I would like the number of lines in the data that contain the word "bits". Please give that number alone.
### DATA RECORDS
===== src/inc/wxt_defines.svh =====
// constants for the waveform extension: widths, register map, fields, reset values
`ifndef WXT_DEFINES_SVH
`define WXT_DEFINES_SVH

// ------------------------------------------------------------
// widths and counts
// ------------------------------------------------------------
`define WXT_AW 8
`define WXT_DW 32
`define WXT_CH 4
`define WXT_PINS 8
`define WXT_DT_W 8
`define WXT_EV_CH 8

// ------------------------------------------------------------
// register byte addresses
// ------------------------------------------------------------
`define WXT_OFF_CTRL 8'h00
`define WXT_OFF_FAULT 8'h04
`define WXT_OFF_STATUS 8'h08
`define WXT_OFF_DT_LS 8'h0C
`define WXT_OFF_DT_HS 8'h10
`define WXT_OFF_OVR 8'h14
`define WXT_OFF_PAT 8'h18
`define WXT_OFF_INV 8'h1C
`define WXT_OFF_ACT 8'h20

// ------------------------------------------------------------
// field positions
// ------------------------------------------------------------
`define WXT_CTRL_FIELD 5:0
`define WXT_ST_FAULT 0
`define WXT_ST_DTP 1
`define WXT_ST_PATP 2
`define WXT_BYTE0 7:0
`define WXT_BYTE1 15:8
`define WXT_HALF0 15:0
`define WXT_LANE0 0
`define WXT_LANE1 1

// ------------------------------------------------------------
// reset values and bus answers
// ------------------------------------------------------------
`define WXT_RST_BYTE 8'h00
`define WXT_RST_CTRL 6'h00
`define WXT_RST_HALF 16'h0000
`define WXT_RST_WORD 32'h0000_0000
`define WXT_DT_ZERO 8'h00
`define WXT_DT_ONE 8'h01
`define WXT_RESP_OKAY 2'b00
`define WXT_RESP_SLVERR 2'b10

`endif


===== src/inc/wxt_pkg.sv =====
// types shared by the waveform extension modules
`include "wxt_defines.svh"

package wxt_pkg;

    // one captured register write from the bus slave
    typedef struct packed {
        logic [`WXT_AW-1:0] addr;
        logic [`WXT_DW-1:0] data;
        logic [3:0] strb;
    } wxt_wr_t;

    // control word, laid out as it sits in the control register
    typedef struct packed {
        logic fan_a;
        logic pat_en;
        logic [`WXT_CH-1:0] dti_en;
    } wxt_ctrl_t;

    // high side and low side dead times of one unit
    typedef struct packed {
        logic [`WXT_DT_W-1:0] hs;
        logic [`WXT_DT_W-1:0] ls;
    } wxt_dt_t;

    // pattern: per-pin level and per-pin take-over select
    typedef struct packed {
        logic [`WXT_PINS-1:0] lvl;
        logic [`WXT_PINS-1:0] sel;
    } wxt_pat_t;

    // complementary output pair of one compare channel
    typedef struct packed {
        logic high;
        logic low;
    } wxt_pair_t;

endpackage : wxt_pkg


===== src/rtl/wxt_axil_slave.sv =====
// axi4-lite slave front end: captures one write and one read at a time
`include "wxt_defines.svh"

module wxt_axil_slave (
    input wire logic clk_sys,
    input wire logic rst_n,
    input wire logic clk_en,
    input wire logic [`WXT_AW-1:0] s_axil_awaddr,
    input wire logic s_axil_awvalid,
    output logic s_axil_awready,
    input wire logic [`WXT_DW-1:0] s_axil_wdata,
    input wire logic [3:0] s_axil_wstrb,
    input wire logic s_axil_wvalid,
    output logic s_axil_wready,
    output logic [1:0] s_axil_bresp,
    output logic s_axil_bvalid,
    input wire logic s_axil_bready,
    input wire logic [`WXT_AW-1:0] s_axil_araddr,
    input wire logic s_axil_arvalid,
    output logic s_axil_arready,
    output logic [`WXT_DW-1:0] s_axil_rdata,
    output logic [1:0] s_axil_rresp,
    output logic s_axil_rvalid,
    input wire logic s_axil_rready,
    output wxt_pkg::wxt_wr_t wr_req,
    output logic wr_fire,
    input wire logic wr_err,
    output logic [`WXT_AW-1:0] rd_addr,
    input wire logic [`WXT_DW-1:0] rd_data,
    input wire logic rd_err
);

    logic aw_full_reg;
    logic w_full_reg;

    // write is performed once both halves are held and no answer is pending
    assign wr_fire = aw_full_reg && w_full_reg && !s_axil_bvalid;
    assign rd_addr = s_axil_araddr;

    // ------------------------------------------------------------
    // write address and data capture, in either order
    // ------------------------------------------------------------
    always_ff @(posedge clk_sys) begin
        if (!rst_n) begin
            aw_full_reg <= 1'b0;
            w_full_reg <= 1'b0;
            s_axil_awready <= 1'b0;
            s_axil_wready <= 1'b0;
            wr_req <= '0;
        end else if (clk_en) begin
            if (s_axil_awvalid && s_axil_awready) begin
                aw_full_reg <= 1'b1;
                s_axil_awready <= 1'b0;
                wr_req.addr <= s_axil_awaddr;
            end else if (s_axil_bvalid && s_axil_bready) begin
                aw_full_reg <= 1'b0;
                s_axil_awready <= 1'b1;
            end else if (!aw_full_reg) begin
                s_axil_awready <= 1'b1;
            end
            if (s_axil_wvalid && s_axil_wready) begin
                w_full_reg <= 1'b1;
                s_axil_wready <= 1'b0;
                wr_req.data <= s_axil_wdata;
                wr_req.strb <= s_axil_wstrb;
            end else if (s_axil_bvalid && s_axil_bready) begin
                w_full_reg <= 1'b0;
                s_axil_wready <= 1'b1;
            end else if (!w_full_reg) begin
                s_axil_wready <= 1'b1;
            end
        end
    end

    // answer raised at the same edge as the register update
    always_ff @(posedge clk_sys) begin
        if (!rst_n) begin
            s_axil_bvalid <= 1'b0;
            s_axil_bresp <= `WXT_RESP_OKAY;
        end else if (clk_en) begin
            if (wr_fire) begin
                s_axil_bvalid <= 1'b1;
                s_axil_bresp <= wr_err ? `WXT_RESP_SLVERR : `WXT_RESP_OKAY;
            end else if (s_axil_bready) begin
                s_axil_bvalid <= 1'b0;
            end
        end
    end

    // ------------------------------------------------------------
    // read: data sampled at the address handshake
    // ------------------------------------------------------------
    always_ff @(posedge clk_sys) begin
        if (!rst_n) begin
            s_axil_arready <= 1'b0;
            s_axil_rvalid <= 1'b0;
            s_axil_rdata <= `WXT_RST_WORD;
            s_axil_rresp <= `WXT_RESP_OKAY;
        end else if (clk_en) begin
            if (s_axil_arvalid && s_axil_arready) begin
                s_axil_arready <= 1'b0;
                s_axil_rvalid <= 1'b1;
                s_axil_rdata <= rd_data;
                s_axil_rresp <= rd_err ? `WXT_RESP_SLVERR : `WXT_RESP_OKAY;
            end else if (s_axil_rvalid && s_axil_rready) begin
                s_axil_rvalid <= 1'b0;
                s_axil_arready <= 1'b1;
            end else if (!s_axil_rvalid) begin
                s_axil_arready <= 1'b1;
            end
        end
    end

endmodule : wxt_axil_slave


===== src/rtl/wxt_dead_time.sv =====
// one dead-time unit: splits a waveform into low side and high side pair
`include "wxt_defines.svh"

module wxt_dead_time #(
    parameter int DT_W = `WXT_DT_W
) (
    input wire logic clk_sys,
    input wire logic rst_n,
    input wire logic clk_en,
    input wire logic wg,
    input wire wxt_pkg::wxt_dt_t dt,
    output wxt_pkg::wxt_pair_t pair
);

    logic wg_last_reg;
    logic [DT_W-1:0] cnt_reg;

    // ------------------------------------------------------------
    // edge tracking and dead-time count
    // ------------------------------------------------------------
    // both sides drop on every edge, so they never switch together
    always_ff @(posedge clk_sys) begin
        if (!rst_n) begin
            wg_last_reg <= 1'b0;
            cnt_reg <= '0;
            pair <= '0;
        end else if (clk_en) begin
            if (wg != wg_last_reg) begin
                wg_last_reg <= wg;
                pair <= '0;
                cnt_reg <= wg ? dt.ls : dt.hs;
            end else if (cnt_reg != '0) begin
                cnt_reg <= cnt_reg - `WXT_DT_ONE;
            end else begin
                pair.low <= wg_last_reg;
                pair.high <= ~wg_last_reg;
            end
        end
    end

endmodule : wxt_dead_time


===== src/rtl/wxt_top.sv =====
// waveform extension top: dead-time pairs, pattern generator, fault shutdown, registers
`include "wxt_defines.svh"

// Notes on behaviour
// - four dead-time units, one per compare channel of the timer
// - separate 8-bit high side and low side dead times, shared by all four units
// - each compare channel yields a complementary output pair
// - any enabled dead-time unit splits every waveform output into a pair
// - low side true, high side inverted, dead time between them
// - extension output replaces the port value only on override-selected pins, or on pattern-selected pins in pattern mode
// - per-pin invert setting inverts the final pin output
// - pattern unit drives a bit pattern, updated in step with the timer
// - in pattern mode channel A waveform may drive all selected pins
// - pattern mode bypasses the dead-time units
// - pattern is double buffered and loads only at a timer update
// - any selected event raises a fault that disables extension outputs
// - several event channels may trigger the fault at once
// - a single instance, tied to timer zero of port c
// - fault input listens to eight event channels
// - an event reaches the pins within two clock cycles
module wxt_top #(
    parameter int CH = `WXT_CH,
    parameter int PINS = `WXT_PINS,
    parameter int EV_CH = `WXT_EV_CH
) (
    input wire logic clk_sys,
    input wire logic rst_n,
    input wire logic clk_en,
    input wire logic [`WXT_AW-1:0] s_axil_awaddr,
    input wire logic s_axil_awvalid,
    output logic s_axil_awready,
    input wire logic [`WXT_DW-1:0] s_axil_wdata,
    input wire logic [3:0] s_axil_wstrb,
    input wire logic s_axil_wvalid,
    output logic s_axil_wready,
    output logic [1:0] s_axil_bresp,
    output logic s_axil_bvalid,
    input wire logic s_axil_bready,
    input wire logic [`WXT_AW-1:0] s_axil_araddr,
    input wire logic s_axil_arvalid,
    output logic s_axil_arready,
    output logic [`WXT_DW-1:0] s_axil_rdata,
    output logic [1:0] s_axil_rresp,
    output logic s_axil_rvalid,
    input wire logic s_axil_rready,
    input wire logic [CH-1:0] wg_in,
    input wire logic timer_update,
    input wire logic [PINS-1:0] port_value_in,
    input wire logic [EV_CH-1:0] event_in,
    output logic [PINS-1:0] pin_out,
    output logic fault_active
);

    wxt_pkg::wxt_wr_t wr_req;
    logic wr_fire;
    logic wr_err;
    logic [`WXT_AW-1:0] rd_addr;
    logic [`WXT_DW-1:0] rd_data;
    logic rd_err;

    wxt_pkg::wxt_ctrl_t ctrl_reg;
    logic [EV_CH-1:0] fault_mask_reg;
    wxt_pkg::wxt_dt_t dt_buf_reg;
    wxt_pkg::wxt_dt_t dt_act_reg;
    logic dt_pend_reg;
    logic [PINS-1:0] ovr_reg;
    logic [PINS-1:0] inv_reg;
    wxt_pkg::wxt_pat_t pat_buf_reg;
    wxt_pkg::wxt_pat_t pat_act_reg;
    logic pat_pend_reg;
    logic fault_reg;

    logic any_feature;
    logic fault_hit;
    logic fault_now;
    logic fault_clr;
    logic lane0;
    logic lane1;
    logic [CH-1:0] low_side_output;
    logic [CH-1:0] high_side_output;
    logic [PINS-1:0] ext_val;
    logic [PINS-1:0] ext_sel;
    logic [PINS-1:0] pin_next;

    // ------------------------------------------------------------
    // bus slave
    // ------------------------------------------------------------
    wxt_axil_slave u_bus (
        .clk_sys(clk_sys),
        .rst_n(rst_n),
        .clk_en(clk_en),
        .s_axil_awaddr(s_axil_awaddr),
        .s_axil_awvalid(s_axil_awvalid),
        .s_axil_awready(s_axil_awready),
        .s_axil_wdata(s_axil_wdata),
        .s_axil_wstrb(s_axil_wstrb),
        .s_axil_wvalid(s_axil_wvalid),
        .s_axil_wready(s_axil_wready),
        .s_axil_bresp(s_axil_bresp),
        .s_axil_bvalid(s_axil_bvalid),
        .s_axil_bready(s_axil_bready),
        .s_axil_araddr(s_axil_araddr),
        .s_axil_arvalid(s_axil_arvalid),
        .s_axil_arready(s_axil_arready),
        .s_axil_rdata(s_axil_rdata),
        .s_axil_rresp(s_axil_rresp),
        .s_axil_rvalid(s_axil_rvalid),
        .s_axil_rready(s_axil_rready),
        .wr_req(wr_req),
        .wr_fire(wr_fire),
        .wr_err(wr_err),
        .rd_addr(rd_addr),
        .rd_data(rd_data),
        .rd_err(rd_err)
    );

    // true for every address that holds a register
    function automatic logic is_mapped(input logic [`WXT_AW-1:0] a);
        is_mapped = (a == `WXT_OFF_CTRL) || (a == `WXT_OFF_FAULT)
            || (a == `WXT_OFF_STATUS) || (a == `WXT_OFF_DT_LS)
            || (a == `WXT_OFF_DT_HS) || (a == `WXT_OFF_OVR)
            || (a == `WXT_OFF_PAT) || (a == `WXT_OFF_INV)
            || (a == `WXT_OFF_ACT);
    endfunction : is_mapped

    // write decode helpers; only low byte lanes carry register bits
    assign wr_err = !is_mapped(wr_req.addr);
    assign lane0 = wr_fire && wr_req.strb[`WXT_LANE0];
    assign lane1 = wr_fire && wr_req.strb[`WXT_LANE1];
    assign fault_clr = lane0 && (wr_req.addr == `WXT_OFF_STATUS)
        && wr_req.data[`WXT_ST_FAULT];

    // ------------------------------------------------------------
    // plain configuration registers
    // ------------------------------------------------------------
    // these take effect at once
    always_ff @(posedge clk_sys) begin
        if (!rst_n) begin
            ctrl_reg <= `WXT_RST_CTRL;
            fault_mask_reg <= `WXT_RST_BYTE;
            ovr_reg <= `WXT_RST_BYTE;
            inv_reg <= `WXT_RST_BYTE;
        end else if (clk_en && lane0) begin
            unique case (wr_req.addr)
                `WXT_OFF_CTRL: ctrl_reg <= wr_req.data[`WXT_CTRL_FIELD];
                `WXT_OFF_FAULT: fault_mask_reg <= wr_req.data[`WXT_BYTE0];
                `WXT_OFF_OVR: ovr_reg <= wr_req.data[`WXT_BYTE0];
                `WXT_OFF_INV: inv_reg <= wr_req.data[`WXT_BYTE0];
                default: ;
            endcase
        end
    end

    // ------------------------------------------------------------
    // double-buffered dead times
    // ------------------------------------------------------------
    // writes land in the buffer; the active copy moves at a timer update
    always_ff @(posedge clk_sys) begin
        if (!rst_n) begin
            dt_buf_reg <= '0;
            dt_act_reg <= '0;
            dt_pend_reg <= 1'b0;
        end else if (clk_en) begin
            if (timer_update) begin
                dt_act_reg <= dt_buf_reg;
            end
            if (lane0 && wr_req.addr == `WXT_OFF_DT_LS) begin
                dt_buf_reg.ls <= wr_req.data[`WXT_BYTE0];
            end
            if (lane0 && wr_req.addr == `WXT_OFF_DT_HS) begin
                dt_buf_reg.hs <= wr_req.data[`WXT_BYTE0];
            end
            if (lane0 && (wr_req.addr == `WXT_OFF_DT_LS
                    || wr_req.addr == `WXT_OFF_DT_HS)) begin
                dt_pend_reg <= 1'b1;
            end else if (timer_update) begin
                dt_pend_reg <= 1'b0;
            end
        end
    end

    // ------------------------------------------------------------
    // double-buffered pattern
    // ------------------------------------------------------------
    // select byte in lane 0, level byte in lane 1
    always_ff @(posedge clk_sys) begin
        if (!rst_n) begin
            pat_buf_reg <= `WXT_RST_HALF;
            pat_act_reg <= `WXT_RST_HALF;
            pat_pend_reg <= 1'b0;
        end else if (clk_en) begin
            if (timer_update) begin
                pat_act_reg <= pat_buf_reg;
            end
            if (lane0 && wr_req.addr == `WXT_OFF_PAT) begin
                pat_buf_reg.sel <= wr_req.data[`WXT_BYTE0];
            end
            if (lane1 && wr_req.addr == `WXT_OFF_PAT) begin
                pat_buf_reg.lvl <= wr_req.data[`WXT_BYTE1];
            end
            if ((lane0 || lane1) && wr_req.addr == `WXT_OFF_PAT) begin
                pat_pend_reg <= 1'b1;
            end else if (timer_update) begin
                pat_pend_reg <= 1'b0;
            end
        end
    end

    // ------------------------------------------------------------
    // fault protection
    // ------------------------------------------------------------
    // events come from logic on this clock, so they are not synchronised:
    // a synchroniser would break the two-cycle reaction budget
    assign fault_hit = |(event_in & fault_mask_reg);
    assign fault_now = fault_reg || fault_hit;

    // sticky until software writes one; a new event wins over the clear
    always_ff @(posedge clk_sys) begin
        if (!rst_n) begin
            fault_reg <= 1'b0;
        end else if (clk_en) begin
            if (fault_hit) begin
                fault_reg <= 1'b1;
            end else if (fault_clr) begin
                fault_reg <= 1'b0;
            end
        end
    end

    // ------------------------------------------------------------
    // dead-time units, one per compare channel
    // ------------------------------------------------------------
    // a disabled unit still splits its channel, with zero dead time
    generate
        for (genvar c = 0; c < CH; c++) begin : g_dti
            wxt_pkg::wxt_dt_t dt_use;
            wxt_pkg::wxt_pair_t pair;
            assign dt_use = ctrl_reg.dti_en[c] ? dt_act_reg : '0;
            wxt_dead_time #(
                .DT_W(`WXT_DT_W)
            ) u_dti (
                .clk_sys(clk_sys),
                .rst_n(rst_n),
                .clk_en(clk_en),
                .wg(wg_in[c]),
                .dt(dt_use),
                .pair(pair)
            );
            assign low_side_output[c] = pair.low;
            assign high_side_output[c] = pair.high;
        end
    endgenerate

    // ------------------------------------------------------------
    // per-pin output selection
    // ------------------------------------------------------------
    // pin 2c carries the low side of channel c, pin 2c+1 its high side
    assign any_feature = (|ctrl_reg.dti_en) || ctrl_reg.pat_en;

    generate
        for (genvar p = 0; p < PINS; p++) begin : g_pin
            always_comb begin
                if (ctrl_reg.pat_en) begin
                    ext_sel[p] = pat_act_reg.sel[p];
                    ext_val[p] = ctrl_reg.fan_a ? wg_in[0]
                        : pat_act_reg.lvl[p];
                end else begin
                    ext_sel[p] = ovr_reg[p];
                    if (!any_feature) begin
                        ext_val[p] = wg_in[p/2];
                    end else if (p % 2 == 0) begin
                        ext_val[p] = low_side_output[p/2];
                    end else begin
                        ext_val[p] = high_side_output[p/2];
                    end
                end
                if (!ext_sel[p]) begin
                    pin_next[p] = port_value_in[p] ^ inv_reg[p];
                end else if (fault_now) begin
                    pin_next[p] = inv_reg[p];
                end else begin
                    pin_next[p] = ext_val[p] ^ inv_reg[p];
                end
            end
        end
    endgenerate

    // the fault shows one edge after its event
    always_ff @(posedge clk_sys) begin
        if (!rst_n) begin
            pin_out <= `WXT_RST_BYTE;
            fault_active <= 1'b0;
        end else if (clk_en) begin
            pin_out <= pin_next;
            fault_active <= fault_now;
        end
    end

    // ------------------------------------------------------------
    // register read-back
    // ------------------------------------------------------------
    // reads have no side effects; unused bits read zero
    always_comb begin
        rd_data = `WXT_RST_WORD;
        rd_err = 1'b0;
        unique case (rd_addr)
            `WXT_OFF_CTRL: rd_data[`WXT_CTRL_FIELD] = ctrl_reg;
            `WXT_OFF_FAULT: rd_data[`WXT_BYTE0] = fault_mask_reg;
            `WXT_OFF_STATUS: begin
                rd_data[`WXT_ST_FAULT] = fault_reg;
                rd_data[`WXT_ST_DTP] = dt_pend_reg;
                rd_data[`WXT_ST_PATP] = pat_pend_reg;
            end
            `WXT_OFF_DT_LS: rd_data[`WXT_BYTE0] = dt_buf_reg.ls;
            `WXT_OFF_DT_HS: rd_data[`WXT_BYTE0] = dt_buf_reg.hs;
            `WXT_OFF_OVR: rd_data[`WXT_BYTE0] = ovr_reg;
            `WXT_OFF_PAT: rd_data[`WXT_HALF0] = pat_buf_reg;
            `WXT_OFF_INV: rd_data[`WXT_BYTE0] = inv_reg;
            `WXT_OFF_ACT: rd_data[`WXT_HALF0] = dt_act_reg;
            default: rd_err = 1'b1;
        endcase
    end

    // one instance per chip, its wg_in wired to timer zero of port c

endmodule : wxt_top


===== config.mk =====
export PLATFORM = sky130hd
export DESIGN_NAME = wxt_top
export DESIGN_NICKNAME = d
export VERILOG_FILES = /design/src/inc/wxt_pkg.sv /design/src/rtl/wxt_axil_slave.sv /design/src/rtl/wxt_dead_time.sv /design/src/rtl/wxt_top.sv
export VERILOG_INCLUDE_DIRS = /design/src /design/src/inc
export SDC_FILE = /design/constraint.sdc
export NUM_CORES = 1
export LEC_CHECK = 0
export BUFFER_PORTS_ARGS = -buffer_cell sky130_fd_sc_hd__buf_2
export CAP_MARGIN = 15
export CORE_MARGIN = 2
export CORE_UTILIZATION = 30
export DETAILED_ROUTE_END_ITERATION = 10
export GPL_TIMING_DRIVEN = 1
export PLACE_DENSITY = 0.52
export SETUP_SLACK_MARGIN = 0.02
export SLEW_MARGIN = 10
export SYNTH_ARGS = -nofsm -noshare
export SYNTH_HDL_FRONTEND = slang
export SYNTH_SLANG_ARGS = --single-unit

===== constraint.sdc =====
create_clock -name clk_sys -period 5.9 [get_ports clk_sys]
set_input_delay 0.59 -clock clk_sys [delete_from_list [all_inputs] [get_ports clk_sys]]
set_output_delay 0.59 -clock clk_sys [all_outputs]
set_load 0.01 [all_outputs]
######
### [RESPONSE TO THIS EXERCISE]
2